NIIT概要

学長よりごあいさつ

新潟工科大学 学長 大川 秀雄(工学博士)

 本学創設の歴史は、平成2年9月、「ものづくりこそ産業界発展の原点である」との理念に基づき、新潟県内258社の製造業経営者が、産業界及び地域の発展に貢献できる技術者の養成を目指し、新潟工科大学設立同盟会を発足させたときに始まりました。設立同盟会の熱意と努力が実り、新潟県及び柏崎市をはじめとする78市町村から財政支援を受け、さらに県内外の企業や個人から3,000件にものぼる寄付が寄せられた結果、平成7年4月、新潟県内初の工科系私立大学として本学は開学しました。これは、産業界が立ち上がって設立された他に例のない大学と言えます。ちなみに卒業生は3,900人を超え、県内外で活躍していますが、第1期生は40歳ほどとなり、それぞれの職場で中核的な役割を担っています。

 本学は、産学連携を通しての産業界への貢献を理念とし、「ものづくり」の視点を重視した工学教育に基づき、創造性豊かな技術者の育成を目的としています。この理念の実現と目的の達成のため、日々進歩発展している科学的知識と工学技術を精選して体系化し、基礎から応用にいたるまで段階的に学ぶことができる教育課程を提供するとともに、産業界の発展に資する先端的研究を推進しています。さらに、より高度な教育と研究を行う場として大学院工学研究科の充実を図ってきました。同研究科では、社会人入学制度を活かして企業内技術者をも積極的に受け入れています。

 開学以来、社会に開かれた大学をめざし、市民向け講演会や地域の技術者を対象とした研修会を開催し、生涯学習の機会を積極的に提供してきましたが、今後も、本学の知的財産に触れていただく機会を増やすとともに、子どもたちを含む市民の皆様に科学や工学技術への関心をますます深めていただきたいと思います。国際交流においては、環日本海地域を代表する工科大学として、これまで対岸諸国の大学と特色ある交流を行ってきましたが、今後も教育面での交流を一層深め、アジアや世界の着実な発展に寄与していきたいと思います。

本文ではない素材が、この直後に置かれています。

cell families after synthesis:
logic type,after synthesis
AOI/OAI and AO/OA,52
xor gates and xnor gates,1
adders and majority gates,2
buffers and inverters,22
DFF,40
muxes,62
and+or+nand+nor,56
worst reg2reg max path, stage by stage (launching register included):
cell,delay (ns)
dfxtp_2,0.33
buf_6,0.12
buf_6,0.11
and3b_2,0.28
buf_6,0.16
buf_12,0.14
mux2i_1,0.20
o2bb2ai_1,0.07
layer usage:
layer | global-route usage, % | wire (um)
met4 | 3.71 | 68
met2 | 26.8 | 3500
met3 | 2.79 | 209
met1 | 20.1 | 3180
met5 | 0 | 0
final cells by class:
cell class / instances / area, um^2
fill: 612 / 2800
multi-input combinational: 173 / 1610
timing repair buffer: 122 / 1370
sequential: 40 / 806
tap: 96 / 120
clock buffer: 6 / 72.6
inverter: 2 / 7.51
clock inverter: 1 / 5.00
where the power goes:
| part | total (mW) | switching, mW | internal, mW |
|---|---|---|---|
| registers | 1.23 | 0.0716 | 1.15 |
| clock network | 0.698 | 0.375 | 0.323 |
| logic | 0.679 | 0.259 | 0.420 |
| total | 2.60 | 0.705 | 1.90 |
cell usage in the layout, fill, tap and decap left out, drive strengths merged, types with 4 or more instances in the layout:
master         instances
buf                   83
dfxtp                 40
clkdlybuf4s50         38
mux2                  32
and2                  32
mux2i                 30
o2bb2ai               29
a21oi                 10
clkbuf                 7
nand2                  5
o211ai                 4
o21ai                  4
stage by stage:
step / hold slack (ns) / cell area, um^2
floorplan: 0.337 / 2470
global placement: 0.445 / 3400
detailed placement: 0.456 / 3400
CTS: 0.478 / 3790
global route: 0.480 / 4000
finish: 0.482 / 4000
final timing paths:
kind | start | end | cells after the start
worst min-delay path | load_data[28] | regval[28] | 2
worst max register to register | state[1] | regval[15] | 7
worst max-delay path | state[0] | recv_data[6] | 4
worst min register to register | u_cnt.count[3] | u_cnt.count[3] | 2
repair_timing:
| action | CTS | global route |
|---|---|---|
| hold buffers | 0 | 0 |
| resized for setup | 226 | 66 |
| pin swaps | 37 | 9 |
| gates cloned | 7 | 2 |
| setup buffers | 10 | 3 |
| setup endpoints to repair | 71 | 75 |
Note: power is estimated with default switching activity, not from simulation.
### src/rtl/enabled_register_bank_if.sv
// rtl/enabled_register_bank_if.sv - write/read/clear bus of the enabled register bank (commit present with SHADOW_COMMIT_EN)
interface enabled_register_bank_if #(
  parameter int WIDTH = 8,
  parameter int DEPTH = 4
);
  localparam int AW = (DEPTH > 1) ? $clog2(DEPTH) : 1;

  logic             clear;
  logic             wr_en;
  logic [AW-1:0]    wr_addr;
  logic [WIDTH-1:0] wr_data;
  logic [WIDTH/8-1:0] wr_mask;
  logic             wr_err;
  logic             rd_en;
  logic [AW-1:0]    rd_addr;
  logic [WIDTH-1:0] rd_data;
  logic             rd_valid;
`ifdef SHADOW_COMMIT_EN
  logic             commit;

  modport master (
    output clear, wr_en, wr_addr, wr_data, wr_mask, rd_en, rd_addr, commit,
    input  wr_err, rd_data, rd_valid
  );
  modport slave (
    input  clear, wr_en, wr_addr, wr_data, wr_mask, rd_en, rd_addr, commit,
    output wr_err, rd_data, rd_valid
  );
`else
  modport master (
    output clear, wr_en, wr_addr, wr_data, wr_mask, rd_en, rd_addr,
    input  wr_err, rd_data, rd_valid
  );
  modport slave (
    input  clear, wr_en, wr_addr, wr_data, wr_mask, rd_en, rd_addr,
    output wr_err, rd_data, rd_valid
  );
`endif
endinterface

### src/rtl/enabled_register_bank.sv
// rtl/enabled_register_bank.sv - DEPTH x WIDTH register bank, byte-masked writes, registered reads, optional SHADOW_COMMIT_EN shadow copy
module enabled_register_bank #(
  parameter int               WIDTH     = 8,
  parameter int               DEPTH     = 4,
  parameter logic [WIDTH-1:0] RESET_VAL = '0
) (
  input logic                  clk,
  input logic                  reset_n,
  enabled_register_bank_if.slave bus
);
  localparam int AW = (DEPTH > 1) ? $clog2(DEPTH) : 1;
  localparam int NL = WIDTH / 8;
  // One extra bit so DEPTH == 2**AW is representable in the range compare.
  localparam logic [AW:0] LP_DEPTH = (AW + 1)'(DEPTH);

  generate
    if ((WIDTH < 8) || ((WIDTH % 8) != 0)) begin : g_bad_width
      $error("enabled_register_bank: WIDTH must be a non-zero multiple of 8");
    end
    if (DEPTH < 1) begin : g_bad_depth
      $error("enabled_register_bank: DEPTH must be at least 1");
    end
  endgenerate

  logic [WIDTH-1:0] r_act [DEPTH];
  logic [WIDTH-1:0] w_next [DEPTH];
  logic             w_wr_in_range;
  logic             w_rd_in_range;
  logic             r_wr_err;
  logic             r_rd_valid;
  logic [WIDTH-1:0] r_rd_data;

  assign w_wr_in_range = ({1'b0, bus.wr_addr} < LP_DEPTH);
  assign w_rd_in_range = ({1'b0, bus.rd_addr} < LP_DEPTH);

`ifdef SHADOW_COMMIT_EN
  logic [WIDTH-1:0] r_shd [DEPTH];

  // Masked write merged into the shadow copy; this is also what a commit publishes.
  always_comb begin
    for (int e = 0; e < DEPTH; e++) begin
      w_next[e] = r_shd[e];
      if (bus.wr_en && w_wr_in_range && (bus.wr_addr == AW'(e))) begin
        for (int l = 0; l < NL; l++) begin
          if (bus.wr_mask[l]) begin
            w_next[e][8*l +: 8] = bus.wr_data[8*l +: 8];
          end
        end
      end
    end
  end

  // Shadow takes every write; active copy only changes on commit; clear wins over both.
  always_ff @(posedge clk or negedge reset_n) begin
    if (!reset_n) begin
      for (int e = 0; e < DEPTH; e++) begin
        r_shd[e] <= RESET_VAL;
        r_act[e] <= RESET_VAL;
      end
    end else if (bus.clear) begin
      for (int e = 0; e < DEPTH; e++) begin
        r_shd[e] <= RESET_VAL;
        r_act[e] <= RESET_VAL;
      end
    end else begin
      for (int e = 0; e < DEPTH; e++) begin
        r_shd[e] <= w_next[e];
        if (bus.commit) begin
          r_act[e] <= w_next[e];
        end
      end
    end
  end
`else
  // Masked write merged into the live entries.
  always_comb begin
    for (int e = 0; e < DEPTH; e++) begin
      w_next[e] = r_act[e];
      if (bus.wr_en && w_wr_in_range && (bus.wr_addr == AW'(e))) begin
        for (int l = 0; l < NL; l++) begin
          if (bus.wr_mask[l]) begin
            w_next[e][8*l +: 8] = bus.wr_data[8*l +: 8];
          end
        end
      end
    end
  end

  // Entry storage; clear drops any same-cycle write.
  always_ff @(posedge clk or negedge reset_n) begin
    if (!reset_n) begin
      for (int e = 0; e < DEPTH; e++) begin
        r_act[e] <= RESET_VAL;
      end
    end else if (bus.clear) begin
      for (int e = 0; e < DEPTH; e++) begin
        r_act[e] <= RESET_VAL;
      end
    end else begin
      for (int e = 0; e < DEPTH; e++) begin
        r_act[e] <= w_next[e];
      end
    end
  end
`endif

  // Registered read of the pre-edge active value, plus out-of-range write error pulse.
  always_ff @(posedge clk or negedge reset_n) begin
    if (!reset_n) begin
      r_rd_data  <= '0;
      r_rd_valid <= 1'b0;
      r_wr_err   <= 1'b0;
    end else begin
      r_rd_valid <= bus.rd_en;
      r_wr_err   <= bus.wr_en && !w_wr_in_range;
      if (bus.rd_en) begin
        r_rd_data <= w_rd_in_range ? r_act[bus.rd_addr] : '0;
      end
    end
  end

  assign bus.rd_data  = r_rd_data;
  assign bus.rd_valid = r_rd_valid;
  assign bus.wr_err   = r_wr_err;
endmodule

### src/flat_wrapper.sv
// flat-port wrapper written by rule: the top's interface ports become plain ports
module enabled_register_bank_flat 
#(
  parameter int               WIDTH     = 8,
  parameter int               DEPTH     = 4,
  parameter logic [WIDTH-1:0] RESET_VAL = '0
)
  (clk, reset_n, bus_clear, bus_wr_en, bus_wr_addr, bus_wr_data, bus_wr_mask, bus_rd_en, bus_rd_addr, bus_wr_err, bus_rd_data, bus_rd_valid);
  enabled_register_bank_if #(.WIDTH(WIDTH), .DEPTH(DEPTH)) bus_i ();
  input logic clk;
  input logic reset_n;
  input wire logic [$bits(bus_i.clear)-1:0] bus_clear;
  input wire logic [$bits(bus_i.wr_en)-1:0] bus_wr_en;
  input wire logic [$bits(bus_i.wr_addr)-1:0] bus_wr_addr;
  input wire logic [$bits(bus_i.wr_data)-1:0] bus_wr_data;
  input wire logic [$bits(bus_i.wr_mask)-1:0] bus_wr_mask;
  input wire logic [$bits(bus_i.rd_en)-1:0] bus_rd_en;
  input wire logic [$bits(bus_i.rd_addr)-1:0] bus_rd_addr;
  output wire logic [$bits(bus_i.wr_err)-1:0] bus_wr_err;
  output wire logic [$bits(bus_i.rd_data)-1:0] bus_rd_data;
  output wire logic [$bits(bus_i.rd_valid)-1:0] bus_rd_valid;
  assign bus_i.clear = bus_clear;
  assign bus_i.wr_en = bus_wr_en;
  assign bus_i.wr_addr = bus_wr_addr;
  assign bus_i.wr_data = bus_wr_data;
  assign bus_i.wr_mask = bus_wr_mask;
  assign bus_i.rd_en = bus_rd_en;
  assign bus_i.rd_addr = bus_rd_addr;
  assign bus_wr_err = bus_i.wr_err;
  assign bus_rd_data = bus_i.rd_data;
  assign bus_rd_valid = bus_i.rd_valid;
  enabled_register_bank #(.WIDTH(WIDTH), .DEPTH(DEPTH), .RESET_VAL(RESET_VAL)) u_core (.clk(clk), .reset_n(reset_n), .bus(bus_i));
endmodule
### config.mk
export PLATFORM = sky130hd
export DESIGN_NAME = enabled_register_bank_flat
export DESIGN_NICKNAME = d
export VERILOG_FILES = /design/src/rtl/enabled_register_bank_if.sv /design/src/rtl/enabled_register_bank.sv /design/src/flat_wrapper.sv
export SDC_FILE = /design/constraint.sdc
export NUM_CORES = 1
export LEC_CHECK = 0
export BUFFER_PORTS_ARGS = -buffer_cell sky130_fd_sc_hd__buf_2
export CAP_MARGIN = 20
export CORE_ASPECT_RATIO = 0.5
export CORE_MARGIN = 4
export CORE_UTILIZATION = 40
export CTS_BUF_LIST = sky130_fd_sc_hd__clkbuf_8
export DETAILED_ROUTE_END_ITERATION = 10
export GPL_TIMING_DRIVEN = 0
export PLACE_DENSITY = 0.58
export SLEW_MARGIN = 40
export SYNTH_ARGS = -nofsm -noshare
export SYNTH_HDL_FRONTEND = slang
export SYNTH_SLANG_ARGS = --single-unit
### constraint.sdc
create_clock -name clk -period 1.1 [get_ports clk]
set_clock_uncertainty 0.2 [all_clocks]
set_input_delay 0.22 -clock clk [delete_from_list [all_inputs] [get_ports clk]]
set_output_delay 0.22 -clock clk [all_outputs]
set_load 0.02 [all_outputs]
==> results by group, run 1 <==
Global routing
  – Initial antenna violation count: 0
  – Largest net degree at the start of global routing: 42
  – First-pass GRT wire length: 7.424 mm
  – Total GRT Usage: 0.1610
  – Vias in the first global route: 1,405
  – Congestion Overflow GR: 0

CTS
  – CTS tree: done
  – Root Driver: clkbuf_8
  – TritonCTS Buffers: 5
  – Htree depth: 2
  – Clock Latency Late Sink: 0.30 ns
  – Max clock buf depth: 2
  – CTS Sinks: 41
  – Clock transition at path regs: roughly 0.090 ns

Floorplanning
  – DIE HEIGHT: between 50 and 60 µm
  – Die width: 108.4 µm
  – I/O pin count: 28
  – Site Rows: 17
  – Core area: 4616 µm²
  – Die area: 6304 µm²
  – Initial Util: 0.4364

Layout
  – Final nets: between 200 and 250
  – Share of layout cells above drive strength 1: 0.2289
  – Post-route core utilization: 0.5356
  – Filler cells: 438
  – Design area: approximately 2500 µm²
  – Area delta synth->final: 22.73%
  – Inserted Diodes: 0

Synthesis
  – Register area share after synthesis: 0.5093
  – Post-Syn Area per Cell: 12.36 µm²
  – Yosys cell types: 16
  – Synth area leader: dfrtp_1
  – Top post-synthesis cells by area: dfrtp_1 (51%), mux2i_1 (24%), nand2b_1 (15%)
  – Gate count of the mapped netlist: 163
  – Share of the synthesized area in the top cell type: 0.5093
  – Syn Std Cell Area: 2014 µm²
  – Syn nets: 181
  – Yosys reg bits: 41
  – Ys Warns: 0

Setup path
  – CP Class: reg -> out
  – CP endpoint kind: output pin
  – Worst path arrival time: 0.83 ns
  – CP Launch Type: flip-flop
  – Slowest-stage cell, CP: dfrtp_1
  – Max FO, Critical Path: 2
  – Reg2Reg Capture Point: u_core.bus.rd_data[7]$_DFFE_PN0P_
  – Reg2reg start: u_core.bus.rd_data[7]$_DFFE_PN0P_
  – Worst Reg2Reg Path Length in Cells: 3
  – Worst path cell trace: buf_6
  – Crit path required time: a little under 0.7 ns
  – Delay-heaviest family, CP: flip-flops
  – Max stage delay on crit path: just over 0.4 ns
  – FF-to-FF setup slack: 0.09 ns
  – Buf/Inv on CP: 1

Pwr
  – Net Sw Power: ~0.73 mW
  – P_int: roughly 2.6 mW
  – Combinational cell fraction of total power: 0.100
  – Worst-case vdd ir drop: 0.5445 mV
  – PD cells: around 1300 nW/µm²
  – Sequential Power Share: 0.469
  – Switch share: 0.2207
  – P_leak: 1.262 nW
  – Pwr Total: 3.329 mW
  – Clock network power share: 0.431

Placement
  – Post-DP HPWL: 2.912 mm
  – I/O Buffers: 24
  – RePlAce Congestion: a little over 0.7
  – Post-place instance area: 2220 µm²

STA
  – Post-Route Setup TNS: -1.278 ns
  – Final Max Tran Viols: 0
  – Setup Viol. Count Final: 9
  – Final hold violations: 0
  – Min setup slack post-route: -0.1534 ns
  – RSZ-0062 raised after global routing: yes
  – Crit path time final: 1.253 ns
  – Final period util: 1.139
  – Max Freq: 797.9 MHz

Detailed routing
  – Drt first pass iters: 4
  – Average wire per standard cell: approximately 17 µm
  – Vias per Instance: slightly below 5
  – DRC errors left: 0
  – Total Wirelength: 4.539 mm
  – Antenna-violating nets left: 0
  – DR iter-0 viols: 27
  – Vias: 1,299

Run status
  – Status: complete, but fails checks
  – Violations in the final reports: setup timing

Worst hold path
  – Hold WC Path Type: in -> reg
  – Hold Startpoint: bus_wr_data[3]
  – Hold endpoint: u_core.r_act[19]$_DFFE_PN0P_
  – Hold Crit Depth: 3

Run
  – MaxCap Viol Count: 0
sequential cells by signal, indices dropped and copies added (netlist names):
name / cells
u_core.r_act: 32
u_core.bus.rd_valid: 1
u_core.bus.rd_data: 8
logic make-up (layout without fill, tap and decap cells):
group	count (synthesis)	after routing	share of synthesized area
flip-flops	41	41	0.5093
other	1	1	0.001862
buffers and inverters	11	49	0.04036
multiplexers	48	48	0.2385
AND/OR/NAND/NOR	54	54	0.1752
AO/OA/AOI/OAI	8	8	0.03478
power groups by stage:
stage               Sequential, mW  Clock [mW]  Combinational (mW)
floorplan                     1.60           0               0.164
global placement              1.59           0               0.306
detailed placement            1.59           0               0.310
CTS                           1.56        1.47               0.333
global route                  1.57        1.52               0.364
finish                        1.56        1.43               0.333
cells in the mapped netlist, drive strengths merged:
cell type / count
nand4b: 1
o221ai: 8
buf: 7
conb: 1
dfrtp: 41
nand2b: 49
mux2i: 48
clkbuf: 4
and4b: 1
nand2: 1
nand4bb: 1
nand4: 1
through the flow:
stage | instances | hold slack (ns) | setup slack, ns
final | 267 | 0.06092 | -0.1534
after global routing | 267 | 0.07648 | -0.1803
after CTS | 265 | 0.06207 | -0.1622
after detailed placement | 253 | 0.03792 | -0.4005
after global placement | 253 | 0.2094 | -0.3641
after floorplan | 163 | -0.2756 | 0.002515
how the worst max path moves through the flow:
stage,startpoint,end,cells after the start
after floorplan,bus_rd_addr[0],u_core.bus.rd_data[0]$_DFFE_PN0P_,4
after global placement,bus_rd_en,u_core.bus.rd_data[1]$_DFFE_PN0P_,4
after detailed placement,bus_rd_en,u_core.bus.rd_data[1]$_DFFE_PN0P_,4
after CTS,u_core.bus.rd_data[6]$_DFFE_PN0P_,bus_rd_data[6],1
after global routing,u_core.bus.rd_data[1]$_DFFE_PN0P_,bus_rd_data[1],1
final,u_core.bus.rd_data[6]$_DFFE_PN0P_,bus_rd_data[6],1
per-layer routing:
| layer | track usage | share of wire | vias up |
|---|---|---|---|
| met5 | 0 | 0 | - |
| met4 | 0.04317 | 0.0097 | 0 |
| li1 | - | - | 636 |
| met3 | 0.04227 | 0.039 | 7 |
| met2 | 0.2420 | 0.42 | 23 |
| met1 | 0.2310 | 0.53 | 633 |
repair_timing:
action | in CTS | in global routing
buffers inserted | 3 | 3
pin swaps | 0 | 1
endpoints found under the setup margin | 17 | 58
hold endpoints to repair | 42 | 0
hold buffers | 2 | 0
gates resized for setup | 18 | 3
area by class of cell:
class,count,area (µm²),share of cell area
Sequential cell,41,1026,0.4150
Multi-Input combinational cell,111,912.1,0.3689
Timing Repair Buffer,31,240.2,0.09717
Tap cell,66,82.58,0.03340
Buffer,10,77.57,0.03138
Clock buffer,5,68.82,0.02783
Clock inverter,3,65.06,0.02632
cell usage in the layout, fill, tap and decap left out, drive strengths merged:
master / count
nand2b: 49
mux2i: 48
dfrtp: 41
buf: 35
clkbuf: 9
o221ai: 8
bufinv: 2
dlygate4sd3: 2
and4b: 1
nand4b: 1
nand2: 1
nand4bb: 1
nand4: 1
conb: 1
clkinv: 1
(Power assumes the default switching activity.)
==> run 2: changes to the inputs <==
--- a/config.mk
+++ b/config.mk
@@ -13,7 +13,7 @@
 export CTS_BUF_LIST = sky130_fd_sc_hd__clkbuf_8
 export DETAILED_ROUTE_END_ITERATION = 10
 export GPL_TIMING_DRIVEN = 0
-export PLACE_DENSITY = 0.58
+export PLACE_DENSITY = 0.65
 export SLEW_MARGIN = 40
 export SYNTH_ARGS = -nofsm -noshare
 export SYNTH_HDL_FRONTEND = slang
==> run 2 against run 1 <==
Compared with the run above:
- the run still ends with setup timing left
- utilization grew 0.60 points
- critical endpoint unchanged
- critical path depth unchanged
- sequential power is essentially flat
- die area did not move
- final cell count rose by 1.1%
- largest power group unchanged
- clock power fell by 9%
==> results by group, run 2 (same netlist as run 1, synthesis figures left out) <==
Setup path
  – Delay-heaviest family, CP: flip-flops
  – CP Launch Type: flip-flop
  – Crit path required time: just under 0.7 ns
  – CP Class: reg -> out
  – Slowest-stage cell, CP: dfrtp_1
  – Max FO, Critical Path: 2
  – Buf/Inv on CP: 1
  – CP endpoint kind: output pin
  – Max stage delay on crit path: about 0.40 ns
  – Worst path arrival time: 0.84 ns
  – Worst path cell trace: buf_6

STA
  – RSZ-0062 raised after global routing: yes
  – Final Max Tran Viols: 0
  – Min setup slack post-route: -0.1607 ns
  – Max Freq: 793.2 MHz
  – Final hold violations: 0
  – Final period util: 1.146
  – Setup Viol. Count Final: 9
  – Crit path time final: 1.261 ns

CTS
  – Clock transition at path regs: 0.09 ns
  – CTS tree: done
  – Max clock buf depth: 2
  – Root Driver: clkbuf_8
  – Htree depth: 2
  – Clock Latency Late Sink: 0.30 ns
  – CTS Sinks: 41
  – TritonCTS Buffers: 5

Global routing
  – Total GRT Usage: 0.1578
  – Initial antenna violation count: 0
  – Congestion Overflow GR: 0
  – Largest net degree at the start of global routing: 42
  – Vias in the first global route: 1,431
  – First-pass GRT wire length: 7.355 mm

Floorplanning
  – Die area: 6304 µm²
  – Initial Util: 0.4364
  – Core area: approximately 4600 µm²
  – Site Rows: 17
  – Die width: 108.4 µm
  – I/O pin count: 28
  – DIE HEIGHT: a little under 60 µm

Placement
  – I/O Buffers: 24
  – Post-DP HPWL: 2.814 mm
  – Pre-CTS setup slack: -0.3420 ns
  – RePlAce Congestion: around 0.73

Run status
  – Violations in the final reports: setup timing
  – Status: complete, but fails checks

Layout
  – Biggest register: u_core.r_act
  – Share of layout cells above drive strength 1: 0.2451
  – Final nets: 221
  – Inserted Diodes: 0
  – Largest register FFs: 32
  – Most frequent cells in the layout: nand2b_1 (48), mux2i_1 (48), dfrtp_1 (41)
  – Area delta synth->final: 24.10%

Pwr
  – P_leak: 1.275 nW
  – Pwr Total: 3.195 mW
  – PD cells: 1278 nW/µm²
  – Worst-case vdd ir drop: 0.4782 mV

Detailed routing
  – Drt first pass iters: 4
  – Total Wirelength: between 4 and 5 mm
  – DRC errors left: 0
  – DR iter-0 viols: 64
  – Vias: 1,358
  – Average wire per standard cell: 16.51 µm
  – Vias per Instance: a little over 5
  – Antenna-violating nets left: 0

Worst hold path
  – Hold WC Path Type: in -> reg

Run
  – MaxCap Viol Count: 0
-- run 2: final cells by class --
type / instances / area [µm²]
timing repair buffer: 34 / 266.5
fill: 422 / 2116
sequential: 41 / 1026
clock inverter: 2 / 37.54
multi-input combinational: 111 / 927.1
tap: 66 / 82.58
buffer: 10 / 77.57
clock buffer: 6 / 82.58
-- run 2: repair_timing --
action / in CTS / in global routing
resized for setup: 18 / 5
endpoints found under the hold margin: 42 / 0
cloned: 0 / 0
endpoints found under the setup margin: 16 / 52
setup buffers: 5 / 3
hold buffers: 2 / 0
-- run 2: path summary, 6_finish.rpt --
kind,start,endpoint,slack [ns],cells past startpoint
max in group asynchronous,reset_n,u_core.bus.rd_data[4]$_DFFE_PN0P_,0.22,2
worst min-delay path,bus_wr_data[5],u_core.r_act[21]$_DFFE_PN0P_,0.04,3
min in group asynchronous,reset_n,u_core.r_act[22]$_DFFE_PN0P_,0.17,2
worst max-delay path,u_core.bus.rd_data[6]$_DFFE_PN0P_,bus_rd_data[6],-0.16,1
worst min register to register,u_core.bus.rd_data[7]$_DFFE_PN0P_,u_core.bus.rd_data[7]$_DFFE_PN0P_,0.33,2
worst max register to register,u_core.bus.rd_data[0]$_DFFE_PN0P_,u_core.bus.rd_data[0]$_DFFE_PN0P_,0.01,4
-- run 2: power by group --
group	internal, mW	total (mW)	switching, mW
Sequential	1.54	1.56	0.0194
Clock	0.738	1.30	0.557
Combinational	0.157	0.339	0.182
-- run 2: metal layers --
layer,up-vias,track usage,part of all wire
li1,645,-,-
met1,683,0.2180,0.50
met2,23,0.2412,0.44
met3,7,0.04004,0.039
met4,0,0.05935,0.016
met5,-,0,0
-- run 2: per-stage QoR --
step / instances / util / cell area [µm²] / hold slack [ns] / TNS (ns)
after CTS: 267 / 0.5308 / 2450 / 0.04310 / -1.389
after floorplan: 163 / - / 2014 / -0.2756 / 0
after detailed placement: 253 / 0.4809 / 2220 / 0.03905 / -8.050
after global placement: 253 / 0.4803 / 2217 / 0.2099 / -11.95
final: 270 / 0.5416 / 2500 / 0.04384 / -1.305
after global routing: 270 / 0.5416 / 2500 / 0.05101 / -1.654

 現代社会が直面している諸課題の中で、世界情勢の混迷もあって環境保全やエネルギー確保はますます深刻さを増しています。特に、わが国はそれらに加えて東日本大震災からの復旧・復興という喫緊かつ重い課題をも抱えています。これらの課題においては、技術や科学、産業や経済、個人の生活や社会の仕組みなどが複雑に関わり合っており、あらゆる分野を総合した叡智をもって解決への新しい道を、大きな困難を伴うことを承知の上で追求する必要があります。本学は、「ものづくり」の視点から産業界との連携をより緊密に保ちつつ、教育と研究を通じてこれからの社会の発展に寄与していきたいと思います。

 本学は、次代を担う若き人材が伸び伸びと学ぶことができる環境の整備に努力しています。学生たちは、豊かな自然に恵まれたキャンパスで勉学に励み、部活やサークル活動にも積極的に参加しています。「ものづくり」の視点から新たな知の創造に日々挑戦し、その成果を地元地域や日本、さらには世界の発展のために活かして行きたいという強い意欲と熱意をもつ諸君を心より歓迎いたします。